The spamsum signatures can be compared only if their block sizes correspond. That is to say that the composite hash above can be compared to any other composite hash that contains a signature with a block size of 384 or 768. The similarity of signature strings for hashes with similar block size can be takes as a measure of similarity between the files represented by the hashes.
So if we have:
file1.blk2 = 768
file1.sig2 = wemfOGxqCfOTPi0ND
file2.blk1 = 768
file2.sig1 = LsmfOGxqCfOTPi0ND
We can get a sense of the degree of similarity of the two files by calculating some weighted edit distance (like Levenshtein distance) for the two signatures. Here the two files seem to be pretty similar.

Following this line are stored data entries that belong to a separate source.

## src/tnoc_lite_pkg.sv

```systemverilog
package tnoc_lite_pkg;

  // node coordinates and virtual channel.
  localparam int ID_X_WIDTH = 2;
  localparam int ID_Y_WIDTH = 2;
  localparam int VC_WIDTH   = 1;

  // AXI side widths.
  localparam int ADDR_WIDTH   = 32;
  localparam int DATA_WIDTH   = 32;
  localparam int STRB_WIDTH   = 4;
  localparam int AXI_ID_WIDTH = 4;

  // the address map has contiguous regions from address zero.
  localparam int REGION_SIZE  = 'h1000;
  localparam int REGION_COUNT = 4;

  // destination node of each region with entry 0 as the rightmost one.
  localparam logic [REGION_COUNT-1:0][ID_X_WIDTH-1:0] REGION_X = {
    2'd2, 2'd1, 2'd2, 2'd1
  };
  localparam logic [REGION_COUNT-1:0][ID_Y_WIDTH-1:0] REGION_Y = {
    2'd1, 2'd1, 2'd0, 2'd0
  };

  typedef enum logic [1:0] {
    FLIT_WRITE_REQ          = 2'd0,
    FLIT_READ_REQ           = 2'd1,
    FLIT_RESPONSE           = 2'd2,
    FLIT_RESPONSE_WITH_DATA = 2'd3
  } tnoc_lite_flit_type_e;

  // encodings follow the AXI BRESP and RRESP values.
  typedef enum logic [1:0] {
    RESP_OKAY   = 2'b00,
    RESP_SLVERR = 2'b10,
    RESP_DECERR = 2'b11
  } tnoc_lite_resp_e;

  // a single flit carries both header and payload.
  typedef struct packed {
    tnoc_lite_flit_type_e    flit_type;
    logic [ID_X_WIDTH-1:0]   dest_x;
    logic [ID_Y_WIDTH-1:0]   dest_y;
    logic [ID_X_WIDTH-1:0]   src_x;
    logic [ID_Y_WIDTH-1:0]   src_y;
    logic [VC_WIDTH-1:0]     vc;
    logic [AXI_ID_WIDTH-1:0] id;
    logic [ADDR_WIDTH-1:0]   addr;
    logic [DATA_WIDTH-1:0]   data;
    logic [STRB_WIDTH-1:0]   strb;
    tnoc_lite_resp_e         resp;
  } tnoc_lite_flit_t;

endpackage

```

## src/tnoc_lite_addr_decoder.sv

```systemverilog
module tnoc_lite_addr_decoder (
  input  logic [tnoc_lite_pkg::ADDR_WIDTH-1:0] i_addr,
  output logic [tnoc_lite_pkg::ID_X_WIDTH-1:0] o_dest_x,
  output logic [tnoc_lite_pkg::ID_Y_WIDTH-1:0] o_dest_y,
  output logic                                 o_decode_error
);
  import tnoc_lite_pkg::*;

  // the address misses unless a matching region overrides the default.
  always_comb begin
    o_dest_x       = '0;
    o_dest_y       = '0;
    o_decode_error = 1'b1;
    for (int i = 0; i < REGION_COUNT; i++) begin
      if ((i_addr >= ADDR_WIDTH'(i * REGION_SIZE)) &&
          (i_addr <  ADDR_WIDTH'((i + 1) * REGION_SIZE))) begin
        o_dest_x       = REGION_X[i];
        o_dest_y       = REGION_Y[i];
        o_decode_error = 1'b0;
      end
    end
  end

endmodule

```

## src/tnoc_lite_write_adapter.sv

```systemverilog
module tnoc_lite_write_adapter (
  input  logic                                   clk,
  input  logic                                   i_rst_n,
  input  logic [tnoc_lite_pkg::ID_X_WIDTH-1:0]   i_id_x,
  input  logic [tnoc_lite_pkg::ID_Y_WIDTH-1:0]   i_id_y,
  input  logic [tnoc_lite_pkg::VC_WIDTH-1:0]     i_vc,
  input  logic                                   i_awvalid,
  output logic                                   o_awready,
  input  logic [tnoc_lite_pkg::AXI_ID_WIDTH-1:0] i_awid,
  input  logic [tnoc_lite_pkg::ADDR_WIDTH-1:0]   i_awaddr,
  input  logic                                   i_wvalid,
  output logic                                   o_wready,
  input  logic [tnoc_lite_pkg::DATA_WIDTH-1:0]   i_wdata,
  input  logic [tnoc_lite_pkg::STRB_WIDTH-1:0]   i_wstrb,
  output logic                                   o_bvalid,
  input  logic                                   i_bready,
  output logic [tnoc_lite_pkg::AXI_ID_WIDTH-1:0] o_bid,
  output tnoc_lite_pkg::tnoc_lite_resp_e         o_bresp,
  output logic                                   o_req_valid,
  output tnoc_lite_pkg::tnoc_lite_flit_t         o_req_flit,
  input  logic                                   i_req_ready,
  input  logic                                   i_rsp_valid,
  input  tnoc_lite_pkg::tnoc_lite_flit_t         i_rsp_flit,
  output logic                                   o_rsp_ready
);
  import tnoc_lite_pkg::*;

  typedef enum logic [1:0] {
    IDLE,
    REQUEST,
    WAIT_RESPONSE,
    RESPOND
  } write_state_e;

  write_state_e            state;
  logic                    aw_full;
  logic                    w_full;
  logic [AXI_ID_WIDTH-1:0] awid_q;
  logic [ADDR_WIDTH-1:0]   awaddr_q;
  logic [DATA_WIDTH-1:0]   wdata_q;
  logic [STRB_WIDTH-1:0]   wstrb_q;
  logic [AXI_ID_WIDTH-1:0] bid_q;
  tnoc_lite_resp_e         bresp_q;
  logic [ID_X_WIDTH-1:0]   dest_x;
  logic [ID_Y_WIDTH-1:0]   dest_y;
  logic                    decode_error;
  logic                    local_error;
  logic                    aw_hs;
  logic                    w_hs;
  logic                    b_hs;

  tnoc_lite_addr_decoder u_decoder (
    .i_addr         (awaddr_q     ),
    .o_dest_x       (dest_x       ),
    .o_dest_y       (dest_y       ),
    .o_decode_error (decode_error )
  );

  assign aw_hs = i_awvalid && o_awready;
  assign w_hs  = i_wvalid && o_wready;
  assign b_hs  = o_bvalid && i_bready;

  // a missed address is answered here, in place of the request.
  assign local_error = (state == REQUEST) && decode_error;

  assign o_awready   = !aw_full;
  assign o_wready    = !w_full;
  assign o_req_valid = (state == REQUEST) && !decode_error;
  assign o_rsp_ready = (state == WAIT_RESPONSE);
  assign o_bvalid    = (state == RESPOND) || local_error;
  assign o_bid       = local_error ? awid_q : bid_q;
  assign o_bresp     = local_error ? RESP_DECERR : bresp_q;

  always_comb begin
    o_req_flit           = '0;
    o_req_flit.flit_type = FLIT_WRITE_REQ;
    o_req_flit.dest_x    = dest_x;
    o_req_flit.dest_y    = dest_y;
    o_req_flit.src_x     = i_id_x;
    o_req_flit.src_y     = i_id_y;
    o_req_flit.vc        = i_vc;
    o_req_flit.id        = awid_q;
    o_req_flit.addr      = awaddr_q;
    o_req_flit.data      = wdata_q;
    o_req_flit.strb      = wstrb_q;
    o_req_flit.resp      = RESP_OKAY;
  end

  always_ff @(posedge clk) begin
    if (!i_rst_n) begin
      state   <= IDLE;
      aw_full <= 1'b0;
      w_full  <= 1'b0;
    end else begin
      // the holding registers stay full until B completes.
      if (b_hs) begin
        aw_full <= 1'b0;
        w_full  <= 1'b0;
      end else begin
        aw_full <= aw_full || aw_hs;
        w_full  <= w_full || w_hs;
      end
      case (state)
        IDLE:          if ((aw_full || aw_hs) && (w_full || w_hs)) state <= REQUEST;
        REQUEST: begin
          if (decode_error) begin
            if (i_bready) state <= IDLE;
          end else if (i_req_ready) begin
            state <= WAIT_RESPONSE;
          end
        end
        WAIT_RESPONSE: if (i_rsp_valid) state <= RESPOND;
        RESPOND:       if (i_bready) state <= IDLE;
        default:       state <= IDLE;
      endcase
    end
  end

  always_ff @(posedge clk) begin
    if (aw_hs) begin
      awid_q   <= i_awid;
      awaddr_q <= i_awaddr;
    end
    if (w_hs) begin
      wdata_q <= i_wdata;
      wstrb_q <= i_wstrb;
    end
    if (i_rsp_valid && o_rsp_ready) begin
      bid_q   <= i_rsp_flit.id;
      bresp_q <= i_rsp_flit.resp;
    end
  end

endmodule

```

## src/tnoc_lite_read_adapter.sv

```systemverilog
module tnoc_lite_read_adapter (
  input  logic                                   clk,
  input  logic                                   i_rst_n,
  input  logic [tnoc_lite_pkg::ID_X_WIDTH-1:0]   i_id_x,
  input  logic [tnoc_lite_pkg::ID_Y_WIDTH-1:0]   i_id_y,
  input  logic [tnoc_lite_pkg::VC_WIDTH-1:0]     i_vc,
  input  logic                                   i_arvalid,
  output logic                                   o_arready,
  input  logic [tnoc_lite_pkg::AXI_ID_WIDTH-1:0] i_arid,
  input  logic [tnoc_lite_pkg::ADDR_WIDTH-1:0]   i_araddr,
  output logic                                   o_rvalid,
  input  logic                                   i_rready,
  output logic [tnoc_lite_pkg::AXI_ID_WIDTH-1:0] o_rid,
  output logic [tnoc_lite_pkg::DATA_WIDTH-1:0]   o_rdata,
  output tnoc_lite_pkg::tnoc_lite_resp_e         o_rresp,
  output logic                                   o_req_valid,
  output tnoc_lite_pkg::tnoc_lite_flit_t         o_req_flit,
  input  logic                                   i_req_ready,
  input  logic                                   i_rsp_valid,
  input  tnoc_lite_pkg::tnoc_lite_flit_t         i_rsp_flit,
  output logic                                   o_rsp_ready
);
  import tnoc_lite_pkg::*;

  typedef enum logic [1:0] {
    IDLE,
    REQUEST,
    WAIT_RESPONSE,
    RESPOND
  } read_state_e;

  read_state_e             state;
  logic                    ar_full;
  logic [AXI_ID_WIDTH-1:0] arid_q;
  logic [ADDR_WIDTH-1:0]   araddr_q;
  logic [AXI_ID_WIDTH-1:0] rid_q;
  logic [DATA_WIDTH-1:0]   rdata_q;
  tnoc_lite_resp_e         rresp_q;
  logic [ID_X_WIDTH-1:0]   dest_x;
  logic [ID_Y_WIDTH-1:0]   dest_y;
  logic                    decode_error;
  logic                    local_error;
  logic                    ar_hs;

  tnoc_lite_addr_decoder u_decoder (
    .i_addr         (araddr_q     ),
    .o_dest_x       (dest_x       ),
    .o_dest_y       (dest_y       ),
    .o_decode_error (decode_error )
  );

  assign ar_hs       = i_arvalid && o_arready;
  assign local_error = (state == REQUEST) && decode_error;

  assign o_arready   = !ar_full;
  assign o_req_valid = (state == REQUEST) && !decode_error;
  assign o_rsp_ready = (state == WAIT_RESPONSE);
  // local error beats carry zero data.
  assign o_rvalid    = (state == RESPOND) || local_error;
  assign o_rid       = local_error ? arid_q : rid_q;
  assign o_rdata     = local_error ? '0 : rdata_q;
  assign o_rresp     = local_error ? RESP_DECERR : rresp_q;

  always_comb begin
    o_req_flit           = '0;
    o_req_flit.flit_type = FLIT_READ_REQ;
    o_req_flit.dest_x    = dest_x;
    o_req_flit.dest_y    = dest_y;
    o_req_flit.src_x     = i_id_x;
    o_req_flit.src_y     = i_id_y;
    o_req_flit.vc        = i_vc;
    o_req_flit.id        = arid_q;
    o_req_flit.addr      = araddr_q;
    o_req_flit.resp      = RESP_OKAY;
  end

  always_ff @(posedge clk) begin
    if (!i_rst_n) begin
      state   <= IDLE;
      ar_full <= 1'b0;
    end else begin
      if (o_rvalid && i_rready) begin
        ar_full <= 1'b0;
      end else if (ar_hs) begin
        ar_full <= 1'b1;
      end
      case (state)
        IDLE:          if (ar_hs) state <= REQUEST;
        REQUEST: begin
          if (decode_error) begin
            if (i_rready) state <= IDLE;
          end else if (i_req_ready) begin
            state <= WAIT_RESPONSE;
          end
        end
        WAIT_RESPONSE: if (i_rsp_valid) state <= RESPOND;
        RESPOND:       if (i_rready) state <= IDLE;
        default:       state <= IDLE;
      endcase
    end
  end

  always_ff @(posedge clk) begin
    if (ar_hs) begin
      arid_q   <= i_arid;
      araddr_q <= i_araddr;
    end
    if (i_rsp_valid && o_rsp_ready) begin
      rid_q   <= i_rsp_flit.id;
      rdata_q <= i_rsp_flit.data;
      rresp_q <= i_rsp_flit.resp;
    end
  end

endmodule

```

## src/tnoc_lite_flit_mux.sv

```systemverilog
module tnoc_lite_flit_mux (
  input  logic                           clk,
  input  logic                           i_rst_n,
  input  logic                           i_write_valid,
  input  tnoc_lite_pkg::tnoc_lite_flit_t i_write_flit,
  output logic                           o_write_ready,
  input  logic                           i_read_valid,
  input  tnoc_lite_pkg::tnoc_lite_flit_t i_read_flit,
  output logic                           o_read_ready,
  output logic                           o_flit_valid,
  output tnoc_lite_pkg::tnoc_lite_flit_t o_flit,
  input  logic                           i_flit_ready
);
  import tnoc_lite_pkg::*;

  logic            flit_valid_q;
  tnoc_lite_flit_t flit_q;
  logic            prio_read;
  logic            accept;
  logic            grant_write;
  logic            grant_read;

  // the output register takes a new flit when empty or draining.
  assign accept = !flit_valid_q || i_flit_ready;

  // on a tie, the side that lost the last contest goes first.
  assign grant_write = i_write_valid && (!i_read_valid || !prio_read);
  assign grant_read  = i_read_valid && !grant_write;

  assign o_write_ready = accept && grant_write;
  assign o_read_ready  = accept && grant_read;
  assign o_flit_valid  = flit_valid_q;
  assign o_flit        = flit_q;

  always_ff @(posedge clk) begin
    if (!i_rst_n) begin
      flit_valid_q <= 1'b0;
      prio_read    <= 1'b0;
    end else if (accept) begin
      flit_valid_q <= i_write_valid || i_read_valid;
      if (i_write_valid && i_read_valid) begin
        prio_read <= !prio_read;
      end
    end
  end

  always_ff @(posedge clk) begin
    if (accept && grant_write) begin
      flit_q <= i_write_flit;
    end else if (accept && grant_read) begin
      flit_q <= i_read_flit;
    end
  end

endmodule

```

## src/tnoc_lite_flit_demux.sv

```systemverilog
module tnoc_lite_flit_demux (
  input  logic                           i_flit_valid,
  input  tnoc_lite_pkg::tnoc_lite_flit_t i_flit,
  output logic                           o_flit_ready,
  output logic                           o_write_valid,
  output tnoc_lite_pkg::tnoc_lite_flit_t o_write_flit,
  input  logic                           i_write_ready,
  output logic                           o_read_valid,
  output tnoc_lite_pkg::tnoc_lite_flit_t o_read_flit,
  input  logic                           i_read_ready
);
  import tnoc_lite_pkg::*;

  assign o_write_flit = i_flit;
  assign o_read_flit  = i_flit;

  // steer by flit type and drop request types with an acknowledge.
  always_comb begin
    o_write_valid = 1'b0;
    o_read_valid  = 1'b0;
    o_flit_ready  = 1'b1;
    case (i_flit.flit_type)
      FLIT_RESPONSE: begin
        o_write_valid = i_flit_valid;
        o_flit_ready  = i_write_ready;
      end
      FLIT_RESPONSE_WITH_DATA: begin
        o_read_valid = i_flit_valid;
        o_flit_ready = i_read_ready;
      end
      default: begin
        o_flit_ready = 1'b1;
      end
    endcase
  end

endmodule

```

## src/tnoc_lite_axi_slave_adapter.sv

```systemverilog
module tnoc_lite_axi_slave_adapter (
  input  logic                                   clk,
  input  logic                                   i_rst_n,
  input  logic [tnoc_lite_pkg::ID_X_WIDTH-1:0]   i_id_x,
  input  logic [tnoc_lite_pkg::ID_Y_WIDTH-1:0]   i_id_y,
  input  logic [tnoc_lite_pkg::VC_WIDTH-1:0]     i_write_vc,
  input  logic [tnoc_lite_pkg::VC_WIDTH-1:0]     i_read_vc,
  input  logic                                   i_awvalid,
  output logic                                   o_awready,
  input  logic [tnoc_lite_pkg::AXI_ID_WIDTH-1:0] i_awid,
  input  logic [tnoc_lite_pkg::ADDR_WIDTH-1:0]   i_awaddr,
  input  logic                                   i_wvalid,
  output logic                                   o_wready,
  input  logic [tnoc_lite_pkg::DATA_WIDTH-1:0]   i_wdata,
  input  logic [tnoc_lite_pkg::STRB_WIDTH-1:0]   i_wstrb,
  output logic                                   o_bvalid,
  input  logic                                   i_bready,
  output logic [tnoc_lite_pkg::AXI_ID_WIDTH-1:0] o_bid,
  output tnoc_lite_pkg::tnoc_lite_resp_e         o_bresp,
  input  logic                                   i_arvalid,
  output logic                                   o_arready,
  input  logic [tnoc_lite_pkg::AXI_ID_WIDTH-1:0] i_arid,
  input  logic [tnoc_lite_pkg::ADDR_WIDTH-1:0]   i_araddr,
  output logic                                   o_rvalid,
  input  logic                                   i_rready,
  output logic [tnoc_lite_pkg::AXI_ID_WIDTH-1:0] o_rid,
  output logic [tnoc_lite_pkg::DATA_WIDTH-1:0]   o_rdata,
  output tnoc_lite_pkg::tnoc_lite_resp_e         o_rresp,
  output logic                                   o_flit_out_valid,
  input  logic                                   i_flit_out_ready,
  output tnoc_lite_pkg::tnoc_lite_flit_t         o_flit_out,
  input  logic                                   i_flit_in_valid,
  output logic                                   o_flit_in_ready,
  input  tnoc_lite_pkg::tnoc_lite_flit_t         i_flit_in
);
  import tnoc_lite_pkg::*;

  // request flits from the adapters into the mux.
  logic            write_req_valid;
  logic            write_req_ready;
  tnoc_lite_flit_t write_req_flit;
  logic            read_req_valid;
  logic            read_req_ready;
  tnoc_lite_flit_t read_req_flit;

  // response flits from the demux into the adapters.
  logic            write_rsp_valid;
  logic            write_rsp_ready;
  tnoc_lite_flit_t write_rsp_flit;
  logic            read_rsp_valid;
  logic            read_rsp_ready;
  tnoc_lite_flit_t read_rsp_flit;

  tnoc_lite_write_adapter u_write_adapter (
    .clk         (clk             ),
    .i_rst_n     (i_rst_n         ),
    .i_id_x      (i_id_x          ),
    .i_id_y      (i_id_y          ),
    .i_vc        (i_write_vc      ),
    .i_awvalid   (i_awvalid       ),
    .o_awready   (o_awready       ),
    .i_awid      (i_awid          ),
    .i_awaddr    (i_awaddr        ),
    .i_wvalid    (i_wvalid        ),
    .o_wready    (o_wready        ),
    .i_wdata     (i_wdata         ),
    .i_wstrb     (i_wstrb         ),
    .o_bvalid    (o_bvalid        ),
    .i_bready    (i_bready        ),
    .o_bid       (o_bid           ),
    .o_bresp     (o_bresp         ),
    .o_req_valid (write_req_valid ),
    .o_req_flit  (write_req_flit  ),
    .i_req_ready (write_req_ready ),
    .i_rsp_valid (write_rsp_valid ),
    .i_rsp_flit  (write_rsp_flit  ),
    .o_rsp_ready (write_rsp_ready )
  );

  tnoc_lite_read_adapter u_read_adapter (
    .clk         (clk            ),
    .i_rst_n     (i_rst_n        ),
    .i_id_x      (i_id_x         ),
    .i_id_y      (i_id_y         ),
    .i_vc        (i_read_vc      ),
    .i_arvalid   (i_arvalid      ),
    .o_arready   (o_arready      ),
    .i_arid      (i_arid         ),
    .i_araddr    (i_araddr       ),
    .o_rvalid    (o_rvalid       ),
    .i_rready    (i_rready       ),
    .o_rid       (o_rid          ),
    .o_rdata     (o_rdata        ),
    .o_rresp     (o_rresp        ),
    .o_req_valid (read_req_valid ),
    .o_req_flit  (read_req_flit  ),
    .i_req_ready (read_req_ready ),
    .i_rsp_valid (read_rsp_valid ),
    .i_rsp_flit  (read_rsp_flit  ),
    .o_rsp_ready (read_rsp_ready )
  );

  tnoc_lite_flit_mux u_flit_mux (
    .clk           (clk              ),
    .i_rst_n       (i_rst_n          ),
    .i_write_valid (write_req_valid  ),
    .i_write_flit  (write_req_flit   ),
    .o_write_ready (write_req_ready  ),
    .i_read_valid  (read_req_valid   ),
    .i_read_flit   (read_req_flit    ),
    .o_read_ready  (read_req_ready   ),
    .o_flit_valid  (o_flit_out_valid ),
    .o_flit        (o_flit_out       ),
    .i_flit_ready  (i_flit_out_ready )
  );

  tnoc_lite_flit_demux u_flit_demux (
    .i_flit_valid  (i_flit_in_valid ),
    .i_flit        (i_flit_in       ),
    .o_flit_ready  (o_flit_in_ready ),
    .o_write_valid (write_rsp_valid ),
    .o_write_flit  (write_rsp_flit  ),
    .i_write_ready (write_rsp_ready ),
    .o_read_valid  (read_rsp_valid  ),
    .o_read_flit   (read_rsp_flit   ),
    .i_read_ready  (read_rsp_ready  )
  );

endmodule

```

leven_dist(file1.sig2, file2.sig1) = 2
One can also calculate a normalized similarity score between two hashes (see the details here).
I would like to find any two files that are more than 70% similar based on these hashes, and I have a strong preference for using the available software packages (or APIs/SDKs), although I am not afraid of coding my way through the problem.
I have tried breaking the hashes down and indexing them using Lucene (4.7.0), but the search seems to be slow and tedious. Here is an example of the Lucene queries I have tried (for each single signature -- twice per hash and using the case-sensitive KeywordAnalyzer):
(blk1:768 AND sig1:wemfOGxqCfOTPi0ND~0.7) OR (blk2:768 AND sig2:wemfOGxqCfOTPi0ND~0.7)
It seems that Lucene's incredibly fast Levenshtein automata does not accept edit distance limits above 2 (I need it to support up to 0.7 x 64 ≃ 19) and that its normal editing distance algorithm is not optimized for long search terms (the brute force method used does not cut off calculation once the distance limit is reached.) That said, it may be that my query is not optimized for what I want to do, so don't hesitate to correct me on that.
I am wondering whether I can accomplish what I need using any of the algorithms offered by Lucene, instead of directly calculating the editing distance. I have heard that BK-trees are the best way to index for such searches, but I don't know of the available implementations of the algorithm (Does Lucene use those at all?). I have also heard that a probable solution is to narrow down the search list using n-gram methods but I am not sure how that compares to editing distance calculation in terms of inclusiveness and speed (I am pretty sure Lucene supports that one). And by the way, is there a way to have Lucene run a term search in the parallel mode?
Given that I am using Lucene only to pre-match the hashes and that I calculate the real similarity score using the appropriate algorithm later, I just need a method that is at least as inclusive as Levenshtein distance used in similarity score calculation -- that is, I don't want the pre-matching method to exclude hashes that would be flagged as matches by the scoring algorithm.
Any help/theory/reference/code or clue to start with is appreciated.